For a given blocking rule, returns the n blocking-key combinations
that produce the most record pairs. This helps diagnose skew, where a
single dominant key can create a quadratic explosion of pairs.
Usage
il_largest_blocks(
.data,
rule,
n = 5L,
con = NULL,
link_type = c("dedupe", "link")
)Arguments
- .data
A data frame, dbplyr::tbl_lazy, or character table name (first or only dataset).
- rule
A blocking rule created by
block_on().- n
Integer. Number of largest bins to return. Defaults to
5.- con
A DBI connection object from
DBI::dbConnect(). Optional when.datais a dbplyr::tbl_lazy.- link_type
One of
"dedupe"(default) or"link".
Value
A tibble::tibble() with one row per blocking-key combination, sorted by
descending pair count.
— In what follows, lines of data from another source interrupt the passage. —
## old
==> flow/design.v <==
`timescale 1ns / 1ps
module fifo #(
    parameter DATA_WIDTH = 16,
    parameter DEPTH = 64, 
    parameter ALMOST_FULL_THRESH = 56,
    parameter ALMOST_EMPTY_THRESH = 8
)(
    input                   clk,
    input                   rst_n,        
    input                   wr_en,
    input  [DATA_WIDTH-1:0] wr_data,
    input                   rd_en,
    output reg [DATA_WIDTH-1:0] rd_data,
    output                  full,
    output                  empty,
    output                  almost_full,
    output                  almost_empty,
    output                  overflow_err,
    output                  underflow_err,
    output [DATA_WIDTH-1:0] fifo_count
);
    function integer clog2;
        input integer value;
        integer i;
        begin
            clog2 = 0;
            for (i = value-1; i > 0; i = i >> 1)
                clog2 = clog2 + 1;
        end
    endfunction
    localparam ADDR_WIDTH = clog2(DEPTH);
    reg [DATA_WIDTH-1:0] mem [0:DEPTH-1];
    reg [ADDR_WIDTH-1:0] write_pointer;    
    reg [ADDR_WIDTH-1:0] read_pointer;     
    reg [clog2(DEPTH+1)-1:0] count;        
    reg overflow_flag, underflow_flag;
    assign full         = (count == DEPTH);
    assign empty        = (count == 0);
    assign almost_full  = (count >= ALMOST_FULL_THRESH);
    assign almost_empty = (count <= ALMOST_EMPTY_THRESH);
    assign overflow_err = overflow_flag;
    assign underflow_err= underflow_flag;
    assign fifo_count   = count;
    always @(posedge clk) begin
        if (wr_en && !full)
            mem[write_pointer] <= wr_data;
    end
    always @(posedge clk or negedge rst_n) begin
        if (!rst_n) begin
            write_pointer <= 0;
        end else if (wr_en) begin
            if (!full) begin
                write_pointer <= write_pointer + 1'b1;
            end
        end
    end
    always @(posedge clk or negedge rst_n) begin
        if (!rst_n) begin
            read_pointer <= 0;
            rd_data <= 0;
        end else if (rd_en) begin
            if (!empty) begin
                rd_data <= mem[read_pointer];
                read_pointer <= read_pointer + 1'b1;
            end
        end
    end
    always @(posedge clk or negedge rst_n) begin
        if (!rst_n) begin
            count <= 0;
        end else begin
            case ({wr_en && !full, rd_en && !empty})
                2'b10: count <= count + 1'b1; 
                2'b01: count <= count - 1'b1;
                default: count <= count;      
            endcase
        end
    end
    always @(posedge clk or negedge rst_n) begin
        if (!rst_n) begin
            overflow_flag  <= 1'b0;
            underflow_flag <= 1'b0;
        end else begin
            if (wr_en && full)
                overflow_flag <= 1'b1;
            else if (overflow_flag && rd_en && !empty)
                overflow_flag <= 1'b0;
            if (rd_en && empty)
                underflow_flag <= 1'b1;
            else if (underflow_flag && wr_en && !full)
                underflow_flag <= 1'b0;
        end
    end
endmodule
==> inputs of cedar <==
==> flow/design.v (excerpt) <==
module alu16_top(clk, valA, valB, aluop, sub, lr, cc, result);
	input clk;
	input [15:0] valA, valB;
	input [3:0] aluop;
	input sub, lr;
	output reg [3:0] cc;
	output reg [15:0] result;
	reg [15:0] a_q, b_q;
	reg [3:0] op_q;
	reg sub_q, lr_q;
	wire [3:0] cc_w;
	wire [15:0] result_w;
	ALU alu(.valA(a_q), .valB(b_q), .aluop(op_q), .sub(sub_q), .lr(lr_q), .cc(cc_w), .result(result_w));
	always @(posedge clk) begin
		a_q <= valA;
		b_q <= valB;
		op_q <= aluop;
		sub_q <= sub;
		lr_q <= lr;
		cc <= cc_w;
		result <= result_w;
	end
endmodule
make LEC_CHECK=0 ABC_AREA=0 CAP_MARGIN=20 CORE_ASPECT_RATIO=1.17 CORE_MARGIN=2 CORE_UTILIZATION=66 GPL_ROUTABILITY_DRIVEN=1 MIN_ROUTING_LAYER=met1 SLEW_MARGIN=20 finish   # period 3.61 ns
run.sh (not shown) runs the stock make flow with config.mk's settings and CLKGATE_MAP_FILE=.
==> inputs of garnet, as changes to cedar <==
--- a/flow/config.mk
+++ b/flow/config.mk
@@ -7,9 +7,11 @@
 export LEC_CHECK = 0
 export ABC_AREA = 0
-export CAP_MARGIN = 20
-export CORE_ASPECT_RATIO = 1.17
+export CAP_MARGIN = 10
+export CORE_ASPECT_RATIO = 0.72
 export CORE_MARGIN = 2
-export CORE_UTILIZATION = 66
+export CORE_UTILIZATION = 72
 export GPL_ROUTABILITY_DRIVEN = 1
 export MIN_ROUTING_LAYER = met1
+export SETUP_SLACK_MARGIN = 0.43
 export SLEW_MARGIN = 20
+export TNS_END_PERCENT = 5
==> flow/constraint.sdc (replaced) <==
create_clock -name core_clock -period 6.38 [get_ports {clk}]
set_input_delay 1.2760 -clock core_clock [delete_from_list [all_inputs] [get_ports {clk}]]
set_output_delay 1.2760 -clock core_clock [all_outputs]
set_load 0.01 [all_outputs]
==> inputs of harbor, as changes to cedar <==
--- a/flow/config.mk
+++ b/flow/config.mk
@@ -10,5 +10,5 @@
 export CORE_ASPECT_RATIO = 1.17
 export CORE_MARGIN = 2
-export CORE_UTILIZATION = 66
+export CORE_UTILIZATION = 65
 export GPL_ROUTABILITY_DRIVEN = 1
 export MIN_ROUTING_LAYER = met1
==> flow/constraint.sdc (replaced) <==
create_clock -name core_clock -period 3.63 [get_ports {clk}]
set_input_delay 0.7260 -clock core_clock [delete_from_list [all_inputs] [get_ports {clk}]]
set_output_delay 0.7260 -clock core_clock [all_outputs]
set_load 0.01 [all_outputs]
==> inputs of zinc, as changes to cedar <==
--- a/flow/config.mk
+++ b/flow/config.mk
@@ -10,6 +10,7 @@
 export CORE_ASPECT_RATIO = 1.17
 export CORE_MARGIN = 2
-export CORE_UTILIZATION = 66
-export GPL_ROUTABILITY_DRIVEN = 1
+export CORE_UTILIZATION = 40
+export GPL_ROUTABILITY_DRIVEN = 0
 export MIN_ROUTING_LAYER = met1
+export SETUP_SLACK_MARGIN = -0.62
 export SLEW_MARGIN = 20
==> flow/constraint.sdc (replaced) <==
create_clock -name core_clock -period 6.38 [get_ports {clk}]
set_input_delay 1.2760 -clock core_clock [delete_from_list [all_inputs] [get_ports {clk}]]
set_output_delay 1.2760 -clock core_clock [all_outputs]
set_load 0.01 [all_outputs]
==> notes <==
- In routed wire length, zinc and garnet hardly differ.
- In synthesized cell count, garnet and cedar do not differ.
- In zinc the register-to-register slack is higher than in garnet, by 0.41 ns.
- Between garnet and zinc, the lower hold slack is in garnet (gap 0.0063 ns).
- zinc produced a clean layout. garnet completed with no timing, DRC or antenna violations. harbor died in global routing (5_1_grt). cedar aborted during clock tree synthesis (4_1_cts).


==> 08-02 <==
alu16_top again, from the RTL that the note above started with.
export LEC_CHECK = 0
export CAP_MARGIN = 20
export CELL_PAD_IN_SITES_DETAIL_PLACEMENT = 2
export CORE_MARGIN = 2
export CORE_UTILIZATION = 38
export GPL_ROUTABILITY_DRIVEN = 1
export GPL_TIMING_DRIVEN = 0
export MAX_ROUTING_LAYER = met5
export PLACE_DENSITY_LB_ADDON = 0.05
export SLEW_MARGIN = 5
export TNS_END_PERCENT = 20
create_clock -name core_clock -period 6.65 [get_ports {clk}]
==> inputs of 06-07, as changes to 08-02 <==
Settings changed: CELL_PAD_IN_SITES_DETAIL_PLACEMENT 2 to unset, CORE_UTILIZATION 38 to 70, CTS_CLUSTER_DIAMETER set to 246, CTS_CLUSTER_SIZE set to 37, GPL_ROUTABILITY_DRIVEN 1 to unset, GPL_TIMING_DRIVEN 0 to unset, HOLD_SLACK_MARGIN set to -0.08, MAX_ROUTING_LAYER met5 to unset, PLACE_DENSITY set to 0.69, PLACE_DENSITY_LB_ADDON 0.05 to unset, SLEW_MARGIN 5 to 20, TNS_END_PERCENT 20 to unset.
==> flow/constraint.sdc (replaced) <==
create_clock -name core_clock -period 2.27 [get_ports {clk}]
set_input_delay 0.4540 -clock core_clock [delete_from_list [all_inputs] [get_ports {clk}]]
set_output_delay 0.4540 -clock core_clock [all_outputs]
set_load 0.01 [all_outputs]
==> comparison <==
06-07 failed in detailed placement with DPL-0038. 08-02 completed with no timing, DRC or antenna violations.
Synthesized cell count is the same in 08-02 and 06-07.
Against 08-02, the die size of 06-07 is lower by about 45%.
Synthesized area is the same in 06-07 and 08-02.
==> figures <==
metric	06-07	08-02
Outcome	aborted with a tool error	timing/DRC/antenna clean
Failing step	detailed placement	-
Horizontal die size	102 microns	137 microns
Core Footprint	9280 sq um	17,300 sq um
Die outline area	10,400 sq um	18,800 sq um
Starting density of the core	72.4%	38.9%
Post-synthesis cell area	6720 sq um	6720 sq um
Unique cell type count in the Yosys netlist	84	84
FP Rows	35	48
Die span in y	102 microns	137 microns
Portion of synthesized cell area occupied by the leading cell type	17.0%	17.0%
Routability cong.	1.33	1.07
Simple share	16.6%	16.6%


==> inputs of branch xenon <==
alu16_top again, from the RTL that the note above started with.
// alu16_top
module alu16_top(clk, valA, valB, aluop, sub, lr, cc, result);
	input clk;
	input [15:0] valA, valB;
	input [3:0] aluop;
	input sub, lr;
	output reg [3:0] cc;
	output reg [15:0] result;
	reg [15:0] a_q, b_q;
	reg [3:0] op_q;
	reg sub_q, lr_q;
	wire [3:0] cc_w;
	wire [15:0] result_w;
	ALU alu(.valA(a_q), .valB(b_q), .aluop(op_q), .sub(sub_q), .lr(lr_q), .cc(cc_w), .result(result_w));
	always @(posedge clk) begin
		a_q <= valA;
		b_q <= valB;
		op_q <= aluop;
		sub_q <= sub;
		lr_q <= lr;
		cc <= cc_w;
		result <= result_w;
	end
endmodule
==> flow/config.mk <==
export PLATFORM = sky130hd
export DESIGN_NAME = alu16_top
export DESIGN_NICKNAME = alu16_top
export VERILOG_FILES = /design/flow/design.v
export SDC_FILE = /design/flow/constraint.sdc
export NUM_CORES = 4
export LEC_CHECK = 0
export ABC_AREA = 1
export CAP_MARGIN = 0
export CORE_ASPECT_RATIO = 1.17
export CORE_MARGIN = 2
export CORE_UTILIZATION = 71
export CTS_CLUSTER_DIAMETER = 47
export CTS_CLUSTER_SIZE = 25
export GPL_ROUTABILITY_DRIVEN = 1
export MIN_ROUTING_LAYER = met1
export PLACE_DENSITY_LB_ADDON = 0.27
export SETUP_SLACK_MARGIN = 0.46
export SLEW_MARGIN = 20
==> flow/constraint.sdc <==
create_clock -name core_clock -period 3.6 [get_ports {clk}]
set_input_delay 0.7200 -clock core_clock [delete_from_list [all_inputs] [get_ports {clk}]]
set_output_delay 0.7200 -clock core_clock [all_outputs]
set_load 0.01 [all_outputs]
==> branch ember: changes against branch xenon <==
ABC_AREA = 0   (was 1)
CAP_MARGIN = 20   (was 0)
CORE_ASPECT_RATIO = 0.5   (was 1.17)
CORE_UTILIZATION = 44   (was 71)
CTS_CLUSTER_DIAMETER = not set   (was 47)
CTS_CLUSTER_SIZE = not set   (was 25)
PLACE_DENSITY_LB_ADDON = 0.14   (was 0.27)
SETUP_SLACK_MARGIN = not set   (was 0.46)
TNS_END_PERCENT = 15   (was not set)
==> flow/constraint.sdc (replaced) <==
create_clock -name core_clock -period 6.38 [get_ports {clk}]
set_input_delay 1.2760 -clock core_clock [delete_from_list [all_inputs] [get_ports {clk}]]
set_output_delay 1.2760 -clock core_clock [all_outputs]
set_load 0.01 [all_outputs]
==> design notes <==
The first error in the log reads "[ERROR GRT-0116] Global routing finished with congestion. Check the congestion regions in the DRC Viewer". The flow did not finish. By count the netlist is led by sky130_fd_sc_hd__nand2_1, sky130_fd_sc_hd__nand3_1, sky130_fd_sc_hd__inv_1. The last stage reached was global routing. The chip area in the Yosys report was 0.00601 mm^2; the met3 routing resource usage after global routing was 34.0%. The global routing stage identified its most utilized layer as met2. The run gives 19.2% for the fraction of synthesized cell area taken by the top area cell type. The pre-CTS setup check shows a worst slack of 0.149 ns.
[end of results for branch xenon]
==> design notes <==
Net switching is 37.4% of the power. The number of clock buffers in the layout is 12. The run finished with no timing, DRC or antenna violations. The most used standard cell by instance count after synthesis is sky130_fd_sc_hd__a21oi_1. In this run the biggest area consumer among cell types represents 17.0% of the synthesized area. In the routed layout, each cell is associated on average with a via count of 6.71. The chip area line in the Yosys stat output reads 0.00672 mm^2. In the global route stage, met2 resource usage came out at 48.4%. The adder-cell share of the synthesized area is 11.9%.

The highest-utilization routing layer at the global route stage was met1. In the global route stage, met3 resource usage came out at 11.4%. Ranked by instance count, the synthesized netlist is headed by sky130_fd_sc_hd__a21oi_1, sky130_fd_sc_hd__ha_1, sky130_fd_sc_hd__nor2_1.
[end of results for branch ember]


==> run C <==
alu16_top again, from the RTL that the note above started with.
make LEC_CHECK=0 ABC_AREA=1 CAP_MARGIN=20 CORE_ASPECT_RATIO=1.17 CORE_MARGIN=2 CORE_UTILIZATION=71 CTS_CLUSTER_DIAMETER=47 CTS_CLUSTER_SIZE=25 GPL_ROUTABILITY_DRIVEN=1 MIN_ROUTING_LAYER=met1 PLACE_DENSITY_LB_ADDON=0.27 SLEW_MARGIN=20 finish   # period 3.6 ns
==> run G (differences from run C) <==
==> flow/config.mk (replaced) <==
export PLATFORM = sky130hd
export DESIGN_NAME = alu16_top
export DESIGN_NICKNAME = alu16_top
export VERILOG_FILES = /design/flow/design.v
export SDC_FILE = /design/flow/constraint.sdc
export NUM_CORES = 4
export LEC_CHECK = 0
export ABC_AREA = 1
export CAP_MARGIN = 20
export CORE_MARGIN = 2
export CORE_UTILIZATION = 72
export CTS_CLUSTER_DIAMETER = 392
export CTS_CLUSTER_SIZE = 100
export SLEW_MARGIN = 20
==> flow/constraint.sdc (replaced) <==
create_clock -name core_clock -period 2.22 [get_ports {clk}]
set_input_delay 0.4440 -clock core_clock [delete_from_list [all_inputs] [get_ports {clk}]]
set_output_delay 0.4440 -clock core_clock [all_outputs]
set_load 0.01 [all_outputs]
==> results <==
quantity	run C	run G
Run status	timing/DRC/antenna clean	aborted with a tool error
Failing step	-	detailed placement (3_5_place_dp)
Post-Syn Area	6010 sq um	6010 sq um
Yosys synthesis chip area	6010 sq um	6010 sq um
Init Core Util	0.725	0.739
Area fraction in xor and xnor cells	0.0233	0.0233
Ys cells	975	975
Synth Area in Simple Gates	0.424	0.424
FA/HA/MAJ Cells, Area Fraction	0.133	0.133
Placer's final routability congestion estimate	1.19	1.16
Number of flops mapped to enable cells by yosys	0	0
Die Y-Extent	104 um	95.4 um
Die extent in x	89.1 um	95.4 um
Synth warnings	1	1
Prevailing post-synth register cell	dfxtp_1	dfxtp_1
Number of core rows	36	33
Mean cell area of the mapped netlist	6.16 sq um	6.16 sq um
Sequential cell area fraction in the yosys report	0.190	0.190
Number of instances in the synthesized netlist	975	975
Number of I/O port buffers	58	58
Top cell type by total area after synthesis	nand2_1	nand2_1
Die area	9220 sq um	9100 sq um
Floorplan Nets	1078	1078
Core area	8290 sq um	8130 sq um
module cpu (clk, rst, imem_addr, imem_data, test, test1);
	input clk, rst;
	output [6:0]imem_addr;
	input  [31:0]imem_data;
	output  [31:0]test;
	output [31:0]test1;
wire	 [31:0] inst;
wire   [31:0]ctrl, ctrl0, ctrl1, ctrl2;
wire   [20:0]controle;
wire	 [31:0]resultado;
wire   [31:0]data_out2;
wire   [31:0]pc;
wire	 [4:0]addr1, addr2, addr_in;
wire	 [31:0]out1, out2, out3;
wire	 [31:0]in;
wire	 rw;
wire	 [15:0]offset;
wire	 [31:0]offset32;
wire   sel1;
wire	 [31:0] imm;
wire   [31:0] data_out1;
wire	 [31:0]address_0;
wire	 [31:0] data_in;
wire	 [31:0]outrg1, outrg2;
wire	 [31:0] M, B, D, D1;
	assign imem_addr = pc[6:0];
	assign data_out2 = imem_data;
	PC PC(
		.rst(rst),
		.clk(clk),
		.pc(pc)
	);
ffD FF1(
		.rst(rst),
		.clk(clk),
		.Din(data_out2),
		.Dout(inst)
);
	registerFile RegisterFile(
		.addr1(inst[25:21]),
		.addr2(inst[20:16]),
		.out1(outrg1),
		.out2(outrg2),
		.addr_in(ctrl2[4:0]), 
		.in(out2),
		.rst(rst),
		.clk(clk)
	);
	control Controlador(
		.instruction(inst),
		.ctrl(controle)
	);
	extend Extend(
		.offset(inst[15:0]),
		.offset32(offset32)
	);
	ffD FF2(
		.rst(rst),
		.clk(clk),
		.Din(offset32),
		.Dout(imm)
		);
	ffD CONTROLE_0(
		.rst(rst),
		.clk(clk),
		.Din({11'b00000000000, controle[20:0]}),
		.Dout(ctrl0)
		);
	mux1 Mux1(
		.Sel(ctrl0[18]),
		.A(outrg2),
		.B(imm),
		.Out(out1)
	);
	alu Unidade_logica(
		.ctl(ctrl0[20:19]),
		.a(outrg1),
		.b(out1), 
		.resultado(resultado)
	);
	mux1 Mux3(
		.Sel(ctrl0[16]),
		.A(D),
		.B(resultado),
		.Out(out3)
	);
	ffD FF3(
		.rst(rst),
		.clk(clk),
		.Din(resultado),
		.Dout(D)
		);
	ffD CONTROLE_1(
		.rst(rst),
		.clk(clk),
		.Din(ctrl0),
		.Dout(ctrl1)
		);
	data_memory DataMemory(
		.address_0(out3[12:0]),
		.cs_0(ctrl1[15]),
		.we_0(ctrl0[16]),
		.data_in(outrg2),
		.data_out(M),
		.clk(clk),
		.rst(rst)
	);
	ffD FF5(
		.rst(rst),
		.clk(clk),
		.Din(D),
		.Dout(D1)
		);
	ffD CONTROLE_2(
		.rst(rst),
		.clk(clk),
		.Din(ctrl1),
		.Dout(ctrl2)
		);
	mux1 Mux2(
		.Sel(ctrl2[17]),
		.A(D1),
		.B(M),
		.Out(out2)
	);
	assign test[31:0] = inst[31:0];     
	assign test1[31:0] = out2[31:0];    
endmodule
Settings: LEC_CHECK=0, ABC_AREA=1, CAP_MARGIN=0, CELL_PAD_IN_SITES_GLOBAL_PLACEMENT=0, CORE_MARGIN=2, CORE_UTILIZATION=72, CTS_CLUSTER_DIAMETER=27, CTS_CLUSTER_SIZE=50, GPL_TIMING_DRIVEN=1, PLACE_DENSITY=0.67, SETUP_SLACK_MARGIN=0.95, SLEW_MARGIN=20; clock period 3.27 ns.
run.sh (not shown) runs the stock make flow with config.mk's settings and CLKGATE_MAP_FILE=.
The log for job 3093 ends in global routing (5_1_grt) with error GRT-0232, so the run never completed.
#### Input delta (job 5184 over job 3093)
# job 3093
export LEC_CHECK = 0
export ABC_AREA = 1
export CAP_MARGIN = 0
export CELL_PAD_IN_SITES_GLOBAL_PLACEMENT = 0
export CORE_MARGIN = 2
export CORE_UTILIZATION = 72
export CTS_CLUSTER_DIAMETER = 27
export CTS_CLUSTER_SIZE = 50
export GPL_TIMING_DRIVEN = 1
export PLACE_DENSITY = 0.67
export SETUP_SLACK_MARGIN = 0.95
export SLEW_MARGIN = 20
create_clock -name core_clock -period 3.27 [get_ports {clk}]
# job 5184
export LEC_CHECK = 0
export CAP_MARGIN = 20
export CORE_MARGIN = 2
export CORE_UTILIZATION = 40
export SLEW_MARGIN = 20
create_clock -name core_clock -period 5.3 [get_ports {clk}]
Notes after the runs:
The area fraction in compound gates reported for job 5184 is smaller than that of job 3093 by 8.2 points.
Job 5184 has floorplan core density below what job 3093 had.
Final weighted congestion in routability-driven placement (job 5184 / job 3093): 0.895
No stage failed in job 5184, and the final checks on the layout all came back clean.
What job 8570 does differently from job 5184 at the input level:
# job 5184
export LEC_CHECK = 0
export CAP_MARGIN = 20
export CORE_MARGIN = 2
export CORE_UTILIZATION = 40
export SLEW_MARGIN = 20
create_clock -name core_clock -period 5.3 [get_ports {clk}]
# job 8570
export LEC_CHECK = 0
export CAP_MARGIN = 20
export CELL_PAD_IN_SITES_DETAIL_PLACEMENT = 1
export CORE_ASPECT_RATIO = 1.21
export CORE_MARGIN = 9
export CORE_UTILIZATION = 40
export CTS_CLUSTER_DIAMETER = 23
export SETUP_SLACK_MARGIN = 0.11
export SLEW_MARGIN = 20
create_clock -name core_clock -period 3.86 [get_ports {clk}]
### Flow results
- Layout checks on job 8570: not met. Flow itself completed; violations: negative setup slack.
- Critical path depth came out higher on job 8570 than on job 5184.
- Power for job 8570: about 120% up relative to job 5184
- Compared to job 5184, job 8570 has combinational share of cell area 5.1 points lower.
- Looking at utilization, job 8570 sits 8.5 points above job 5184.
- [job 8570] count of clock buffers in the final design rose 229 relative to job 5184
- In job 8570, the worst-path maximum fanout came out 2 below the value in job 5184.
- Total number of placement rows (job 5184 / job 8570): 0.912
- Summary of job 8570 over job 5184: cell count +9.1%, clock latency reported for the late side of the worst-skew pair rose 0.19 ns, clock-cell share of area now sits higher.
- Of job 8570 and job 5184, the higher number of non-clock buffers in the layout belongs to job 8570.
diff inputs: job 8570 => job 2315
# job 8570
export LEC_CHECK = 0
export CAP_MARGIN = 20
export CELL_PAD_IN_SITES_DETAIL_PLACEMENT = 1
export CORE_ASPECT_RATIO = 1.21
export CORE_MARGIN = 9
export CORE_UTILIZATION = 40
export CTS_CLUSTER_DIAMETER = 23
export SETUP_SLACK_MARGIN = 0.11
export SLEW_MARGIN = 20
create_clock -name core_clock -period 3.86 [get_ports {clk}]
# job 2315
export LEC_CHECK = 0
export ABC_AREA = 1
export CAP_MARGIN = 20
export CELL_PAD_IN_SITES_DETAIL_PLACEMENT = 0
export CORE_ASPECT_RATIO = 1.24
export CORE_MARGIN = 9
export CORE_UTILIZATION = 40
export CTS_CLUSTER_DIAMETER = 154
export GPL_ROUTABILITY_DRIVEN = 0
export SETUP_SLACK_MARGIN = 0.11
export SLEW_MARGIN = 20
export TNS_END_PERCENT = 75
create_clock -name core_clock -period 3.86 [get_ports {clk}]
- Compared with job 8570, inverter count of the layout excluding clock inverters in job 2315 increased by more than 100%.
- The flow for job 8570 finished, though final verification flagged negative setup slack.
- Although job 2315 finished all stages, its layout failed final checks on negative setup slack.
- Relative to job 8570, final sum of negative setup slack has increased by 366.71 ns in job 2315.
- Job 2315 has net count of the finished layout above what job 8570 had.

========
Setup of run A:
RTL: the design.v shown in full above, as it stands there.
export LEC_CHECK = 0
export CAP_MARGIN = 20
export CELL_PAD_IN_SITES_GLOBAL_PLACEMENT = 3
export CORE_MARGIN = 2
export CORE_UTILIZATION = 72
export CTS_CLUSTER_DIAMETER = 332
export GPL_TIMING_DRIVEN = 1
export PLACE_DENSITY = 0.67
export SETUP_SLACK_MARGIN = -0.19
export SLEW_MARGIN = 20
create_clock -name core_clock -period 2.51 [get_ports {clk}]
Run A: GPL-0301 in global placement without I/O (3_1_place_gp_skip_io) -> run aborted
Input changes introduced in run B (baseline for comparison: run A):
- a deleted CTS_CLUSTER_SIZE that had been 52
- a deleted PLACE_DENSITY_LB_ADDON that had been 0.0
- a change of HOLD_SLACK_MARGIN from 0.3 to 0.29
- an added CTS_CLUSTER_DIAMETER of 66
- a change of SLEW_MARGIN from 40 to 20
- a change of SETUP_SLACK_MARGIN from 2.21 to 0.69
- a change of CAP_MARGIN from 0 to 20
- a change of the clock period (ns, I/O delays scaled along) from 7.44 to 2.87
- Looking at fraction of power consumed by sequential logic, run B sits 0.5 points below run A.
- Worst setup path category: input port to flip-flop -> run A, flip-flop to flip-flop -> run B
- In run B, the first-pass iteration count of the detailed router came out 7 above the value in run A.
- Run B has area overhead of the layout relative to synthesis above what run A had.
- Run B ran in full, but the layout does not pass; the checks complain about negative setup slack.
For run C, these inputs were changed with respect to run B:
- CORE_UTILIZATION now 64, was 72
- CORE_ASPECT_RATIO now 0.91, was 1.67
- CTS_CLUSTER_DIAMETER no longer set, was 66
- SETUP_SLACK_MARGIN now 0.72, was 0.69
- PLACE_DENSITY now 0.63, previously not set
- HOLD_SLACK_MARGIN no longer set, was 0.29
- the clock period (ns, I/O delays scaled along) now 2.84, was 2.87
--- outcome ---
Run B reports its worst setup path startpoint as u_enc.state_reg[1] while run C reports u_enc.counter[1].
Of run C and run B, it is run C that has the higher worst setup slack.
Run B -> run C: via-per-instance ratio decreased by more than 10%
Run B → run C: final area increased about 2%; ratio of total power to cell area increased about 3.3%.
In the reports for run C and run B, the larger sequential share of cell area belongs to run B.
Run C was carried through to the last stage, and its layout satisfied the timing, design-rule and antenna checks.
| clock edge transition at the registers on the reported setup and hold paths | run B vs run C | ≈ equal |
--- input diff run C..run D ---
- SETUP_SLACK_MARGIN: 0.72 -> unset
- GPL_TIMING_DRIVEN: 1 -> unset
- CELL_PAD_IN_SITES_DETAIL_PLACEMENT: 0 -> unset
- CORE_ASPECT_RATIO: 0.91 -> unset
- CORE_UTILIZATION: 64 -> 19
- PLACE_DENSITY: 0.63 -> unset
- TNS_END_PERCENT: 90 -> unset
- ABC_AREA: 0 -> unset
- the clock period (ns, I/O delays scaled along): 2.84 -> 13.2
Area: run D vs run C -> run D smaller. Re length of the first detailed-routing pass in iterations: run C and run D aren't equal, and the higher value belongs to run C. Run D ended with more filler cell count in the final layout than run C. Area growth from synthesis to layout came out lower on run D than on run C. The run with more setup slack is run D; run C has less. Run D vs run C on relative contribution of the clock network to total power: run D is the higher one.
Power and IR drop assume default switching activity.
Columns are the blocking-key values plus
n_records and n_pairs.
Examples
df <- data.frame(
unique_id = 1:20,
first_name = c(
'John', 'Jon', 'Jane', 'Jane', 'Bob',
'Bobby', 'Alice', 'Alicia', 'Tom', 'Thomas',
'John', 'Jon', 'Jane', 'Janet', 'Bob',
'Robert', 'Alice', 'Alison', 'Tom', 'Tomas'
),
surname = c(
'Smith', 'Smith', 'Doe', 'Doe', 'Jones',
'Jones', 'Brown', 'Brown', 'White', 'White',
'Smith', 'Smyth', 'Doe', 'Doe', 'Jones',
'Jones', 'Brown', 'Browne', 'White', 'White'
),
city = c(
'London', 'London', 'Paris', 'Paris', 'Berlin',
'Berlin', 'Rome', 'Rome', 'Madrid', 'Madrid',
'London', 'London', 'Paris', 'Paris', 'Berlin',
'Berlin', 'Rome', 'Rome', 'Madrid', 'Madrid'
)
)
con <- DBI::dbConnect(duckdb::duckdb())
il_largest_blocks(df, block_on(city), n = 3, con = con)
#> # A tibble: 3 × 3
#> city n_records n_pairs
#> <chr> <dbl> <dbl>
#> 1 Paris 4 6
#> 2 Rome 4 6
#> 3 Berlin 4 6
DBI::dbDisconnect(con, shutdown = TRUE)